Your instructions ▸
Below are entries; copy exactly the lines from the one with "export CTS_CLUSTER_DIAMETER = 194" through the one with "create_clock -name core_clock -period 7.94", both included, and leave out the rest.

::::::

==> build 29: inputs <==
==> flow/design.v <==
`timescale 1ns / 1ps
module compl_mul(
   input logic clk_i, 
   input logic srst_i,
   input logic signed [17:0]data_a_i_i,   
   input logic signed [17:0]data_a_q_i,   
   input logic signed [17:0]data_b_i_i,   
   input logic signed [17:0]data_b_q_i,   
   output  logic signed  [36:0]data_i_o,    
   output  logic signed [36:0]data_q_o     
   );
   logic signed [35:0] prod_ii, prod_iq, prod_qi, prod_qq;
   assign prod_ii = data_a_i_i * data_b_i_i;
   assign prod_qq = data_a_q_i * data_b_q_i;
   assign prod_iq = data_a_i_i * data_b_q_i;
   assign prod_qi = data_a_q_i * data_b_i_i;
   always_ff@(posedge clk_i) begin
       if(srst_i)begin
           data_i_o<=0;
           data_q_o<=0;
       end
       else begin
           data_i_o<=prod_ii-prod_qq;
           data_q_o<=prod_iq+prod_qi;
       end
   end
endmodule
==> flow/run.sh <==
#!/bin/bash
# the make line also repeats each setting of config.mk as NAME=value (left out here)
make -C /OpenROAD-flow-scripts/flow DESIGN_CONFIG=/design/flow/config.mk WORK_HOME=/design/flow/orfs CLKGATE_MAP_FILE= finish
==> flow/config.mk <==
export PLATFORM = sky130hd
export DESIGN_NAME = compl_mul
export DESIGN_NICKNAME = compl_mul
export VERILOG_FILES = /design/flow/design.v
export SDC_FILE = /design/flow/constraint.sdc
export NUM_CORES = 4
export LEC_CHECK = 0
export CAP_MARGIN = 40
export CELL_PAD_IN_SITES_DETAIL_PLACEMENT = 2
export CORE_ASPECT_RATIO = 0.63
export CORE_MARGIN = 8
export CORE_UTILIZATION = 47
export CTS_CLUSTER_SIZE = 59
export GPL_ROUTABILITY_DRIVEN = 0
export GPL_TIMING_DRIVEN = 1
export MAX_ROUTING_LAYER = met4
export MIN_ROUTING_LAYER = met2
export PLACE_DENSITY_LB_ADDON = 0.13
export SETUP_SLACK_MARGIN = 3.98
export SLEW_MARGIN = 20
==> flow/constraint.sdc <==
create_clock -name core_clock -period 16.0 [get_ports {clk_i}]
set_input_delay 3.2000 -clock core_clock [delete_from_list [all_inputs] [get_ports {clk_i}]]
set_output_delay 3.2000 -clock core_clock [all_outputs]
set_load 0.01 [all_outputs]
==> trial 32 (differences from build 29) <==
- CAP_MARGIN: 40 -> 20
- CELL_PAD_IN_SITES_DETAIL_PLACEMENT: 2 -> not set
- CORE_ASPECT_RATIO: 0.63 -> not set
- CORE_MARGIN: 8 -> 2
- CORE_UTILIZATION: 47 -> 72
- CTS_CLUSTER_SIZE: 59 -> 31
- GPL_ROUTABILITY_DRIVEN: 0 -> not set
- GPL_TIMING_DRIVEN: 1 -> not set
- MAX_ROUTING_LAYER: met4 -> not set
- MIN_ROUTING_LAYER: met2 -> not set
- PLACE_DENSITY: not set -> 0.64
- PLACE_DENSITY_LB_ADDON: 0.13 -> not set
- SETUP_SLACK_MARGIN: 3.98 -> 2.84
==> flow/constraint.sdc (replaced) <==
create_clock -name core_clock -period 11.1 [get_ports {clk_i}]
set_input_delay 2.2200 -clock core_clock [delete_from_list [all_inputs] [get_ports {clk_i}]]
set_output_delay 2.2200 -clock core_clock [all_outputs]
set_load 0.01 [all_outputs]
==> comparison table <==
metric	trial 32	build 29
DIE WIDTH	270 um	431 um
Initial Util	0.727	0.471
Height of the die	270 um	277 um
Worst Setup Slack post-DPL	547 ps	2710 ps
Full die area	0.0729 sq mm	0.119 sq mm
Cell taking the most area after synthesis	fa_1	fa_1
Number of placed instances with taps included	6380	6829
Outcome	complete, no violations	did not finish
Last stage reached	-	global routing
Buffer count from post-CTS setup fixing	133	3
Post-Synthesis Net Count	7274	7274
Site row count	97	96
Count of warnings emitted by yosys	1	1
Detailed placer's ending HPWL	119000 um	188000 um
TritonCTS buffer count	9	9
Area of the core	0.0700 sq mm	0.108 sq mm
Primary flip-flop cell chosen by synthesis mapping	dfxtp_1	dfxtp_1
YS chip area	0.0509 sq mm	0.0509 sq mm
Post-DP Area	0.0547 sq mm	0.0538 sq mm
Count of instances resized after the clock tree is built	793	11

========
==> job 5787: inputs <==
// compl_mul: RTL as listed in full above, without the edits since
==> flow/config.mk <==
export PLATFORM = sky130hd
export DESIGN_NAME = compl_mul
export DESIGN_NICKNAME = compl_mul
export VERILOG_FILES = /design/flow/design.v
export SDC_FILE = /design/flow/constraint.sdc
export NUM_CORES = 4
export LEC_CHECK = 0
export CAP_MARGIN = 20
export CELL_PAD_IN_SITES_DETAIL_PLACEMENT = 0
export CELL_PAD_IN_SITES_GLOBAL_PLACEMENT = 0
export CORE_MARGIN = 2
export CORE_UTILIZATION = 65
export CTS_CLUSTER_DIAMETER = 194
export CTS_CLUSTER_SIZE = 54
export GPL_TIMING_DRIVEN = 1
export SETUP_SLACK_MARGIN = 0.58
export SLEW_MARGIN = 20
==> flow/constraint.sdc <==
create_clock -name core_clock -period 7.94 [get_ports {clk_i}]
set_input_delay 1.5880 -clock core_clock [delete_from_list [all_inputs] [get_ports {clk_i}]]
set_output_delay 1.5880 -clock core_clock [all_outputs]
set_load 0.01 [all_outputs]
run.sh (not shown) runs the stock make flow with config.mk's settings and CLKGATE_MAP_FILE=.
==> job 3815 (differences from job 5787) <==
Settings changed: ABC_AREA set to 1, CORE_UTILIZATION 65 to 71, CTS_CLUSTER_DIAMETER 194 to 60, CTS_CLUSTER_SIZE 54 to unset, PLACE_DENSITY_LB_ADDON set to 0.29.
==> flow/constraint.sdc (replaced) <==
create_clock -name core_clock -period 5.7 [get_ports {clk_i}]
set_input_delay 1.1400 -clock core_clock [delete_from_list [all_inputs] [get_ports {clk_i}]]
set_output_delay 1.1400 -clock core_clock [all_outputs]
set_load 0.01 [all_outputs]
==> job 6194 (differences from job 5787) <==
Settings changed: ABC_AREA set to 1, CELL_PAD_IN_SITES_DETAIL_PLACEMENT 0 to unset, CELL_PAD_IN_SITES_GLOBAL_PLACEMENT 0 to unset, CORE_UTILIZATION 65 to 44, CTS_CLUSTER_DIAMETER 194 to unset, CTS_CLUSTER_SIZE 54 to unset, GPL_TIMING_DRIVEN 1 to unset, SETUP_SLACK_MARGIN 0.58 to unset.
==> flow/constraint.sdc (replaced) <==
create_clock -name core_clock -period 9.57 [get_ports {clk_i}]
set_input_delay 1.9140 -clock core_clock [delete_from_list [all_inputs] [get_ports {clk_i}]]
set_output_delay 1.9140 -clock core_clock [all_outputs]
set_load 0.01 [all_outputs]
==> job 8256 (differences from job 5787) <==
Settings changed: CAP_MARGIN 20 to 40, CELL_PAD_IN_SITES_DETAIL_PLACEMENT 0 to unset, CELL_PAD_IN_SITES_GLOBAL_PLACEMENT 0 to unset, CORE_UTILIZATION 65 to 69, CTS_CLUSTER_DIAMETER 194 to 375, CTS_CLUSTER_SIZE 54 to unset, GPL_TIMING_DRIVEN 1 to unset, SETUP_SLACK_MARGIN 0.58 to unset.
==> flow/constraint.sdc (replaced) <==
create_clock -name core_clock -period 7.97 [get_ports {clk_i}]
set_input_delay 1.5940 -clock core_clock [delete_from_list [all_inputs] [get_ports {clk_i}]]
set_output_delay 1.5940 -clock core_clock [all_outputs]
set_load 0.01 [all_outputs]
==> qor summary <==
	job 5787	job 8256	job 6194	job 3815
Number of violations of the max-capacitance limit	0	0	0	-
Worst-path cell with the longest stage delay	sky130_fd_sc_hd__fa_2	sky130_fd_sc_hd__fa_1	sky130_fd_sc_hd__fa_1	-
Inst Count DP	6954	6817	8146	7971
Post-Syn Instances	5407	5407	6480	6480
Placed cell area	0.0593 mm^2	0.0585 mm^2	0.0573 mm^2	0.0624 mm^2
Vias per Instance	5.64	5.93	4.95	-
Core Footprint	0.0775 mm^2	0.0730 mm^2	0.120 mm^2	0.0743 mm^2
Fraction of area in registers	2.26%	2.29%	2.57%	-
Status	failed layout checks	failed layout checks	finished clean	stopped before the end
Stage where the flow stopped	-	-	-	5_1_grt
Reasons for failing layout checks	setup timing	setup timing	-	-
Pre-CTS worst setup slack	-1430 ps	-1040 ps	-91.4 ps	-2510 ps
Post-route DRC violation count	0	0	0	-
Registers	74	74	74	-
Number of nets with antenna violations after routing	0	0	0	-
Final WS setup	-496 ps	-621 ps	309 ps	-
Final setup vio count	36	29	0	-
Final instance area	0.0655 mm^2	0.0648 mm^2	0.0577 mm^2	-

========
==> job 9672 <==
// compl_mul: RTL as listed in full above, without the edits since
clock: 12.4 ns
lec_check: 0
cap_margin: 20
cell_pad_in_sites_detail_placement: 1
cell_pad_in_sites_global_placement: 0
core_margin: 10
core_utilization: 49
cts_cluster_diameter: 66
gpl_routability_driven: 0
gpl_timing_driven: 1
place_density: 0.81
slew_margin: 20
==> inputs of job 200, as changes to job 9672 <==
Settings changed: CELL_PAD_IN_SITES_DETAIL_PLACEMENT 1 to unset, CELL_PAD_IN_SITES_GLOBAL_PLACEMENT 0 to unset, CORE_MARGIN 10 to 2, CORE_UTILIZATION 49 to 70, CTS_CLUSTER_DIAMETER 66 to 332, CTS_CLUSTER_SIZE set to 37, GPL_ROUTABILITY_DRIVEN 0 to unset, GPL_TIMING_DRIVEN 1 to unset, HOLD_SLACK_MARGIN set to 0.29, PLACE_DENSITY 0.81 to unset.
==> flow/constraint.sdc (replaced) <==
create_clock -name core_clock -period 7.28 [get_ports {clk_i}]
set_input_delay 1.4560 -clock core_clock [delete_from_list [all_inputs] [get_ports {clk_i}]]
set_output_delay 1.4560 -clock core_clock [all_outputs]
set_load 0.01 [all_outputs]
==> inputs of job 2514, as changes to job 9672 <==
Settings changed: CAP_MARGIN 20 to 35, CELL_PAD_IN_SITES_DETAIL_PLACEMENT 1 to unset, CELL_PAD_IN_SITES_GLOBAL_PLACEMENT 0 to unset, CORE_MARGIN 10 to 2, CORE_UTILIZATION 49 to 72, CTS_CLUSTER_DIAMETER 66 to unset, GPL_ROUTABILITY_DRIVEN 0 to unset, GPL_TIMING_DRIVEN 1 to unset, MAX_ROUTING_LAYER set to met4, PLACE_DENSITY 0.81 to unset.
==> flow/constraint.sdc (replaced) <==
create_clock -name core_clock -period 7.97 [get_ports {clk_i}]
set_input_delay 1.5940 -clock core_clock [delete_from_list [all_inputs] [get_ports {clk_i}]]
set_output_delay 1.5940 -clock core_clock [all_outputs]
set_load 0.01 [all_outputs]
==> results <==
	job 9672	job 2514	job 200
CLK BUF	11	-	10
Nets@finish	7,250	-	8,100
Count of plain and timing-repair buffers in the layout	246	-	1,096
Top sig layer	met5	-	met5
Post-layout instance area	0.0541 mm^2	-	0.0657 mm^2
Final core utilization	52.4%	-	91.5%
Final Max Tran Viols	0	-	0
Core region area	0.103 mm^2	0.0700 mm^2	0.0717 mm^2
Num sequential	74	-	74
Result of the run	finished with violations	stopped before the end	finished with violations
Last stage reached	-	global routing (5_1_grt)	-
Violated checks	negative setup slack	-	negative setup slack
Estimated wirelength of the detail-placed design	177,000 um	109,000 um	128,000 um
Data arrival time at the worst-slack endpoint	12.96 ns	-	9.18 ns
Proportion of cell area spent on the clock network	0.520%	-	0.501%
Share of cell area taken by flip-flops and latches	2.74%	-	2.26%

::::::

Written response ▸
export CTS_CLUSTER_DIAMETER = 194
export CTS_CLUSTER_SIZE = 54
export GPL_TIMING_DRIVEN = 1
export SETUP_SLACK_MARGIN = 0.58
export SLEW_MARGIN = 20
==> flow/constraint.sdc <==
create_clock -name core_clock -period 7.94 [get_ports {clk_i}]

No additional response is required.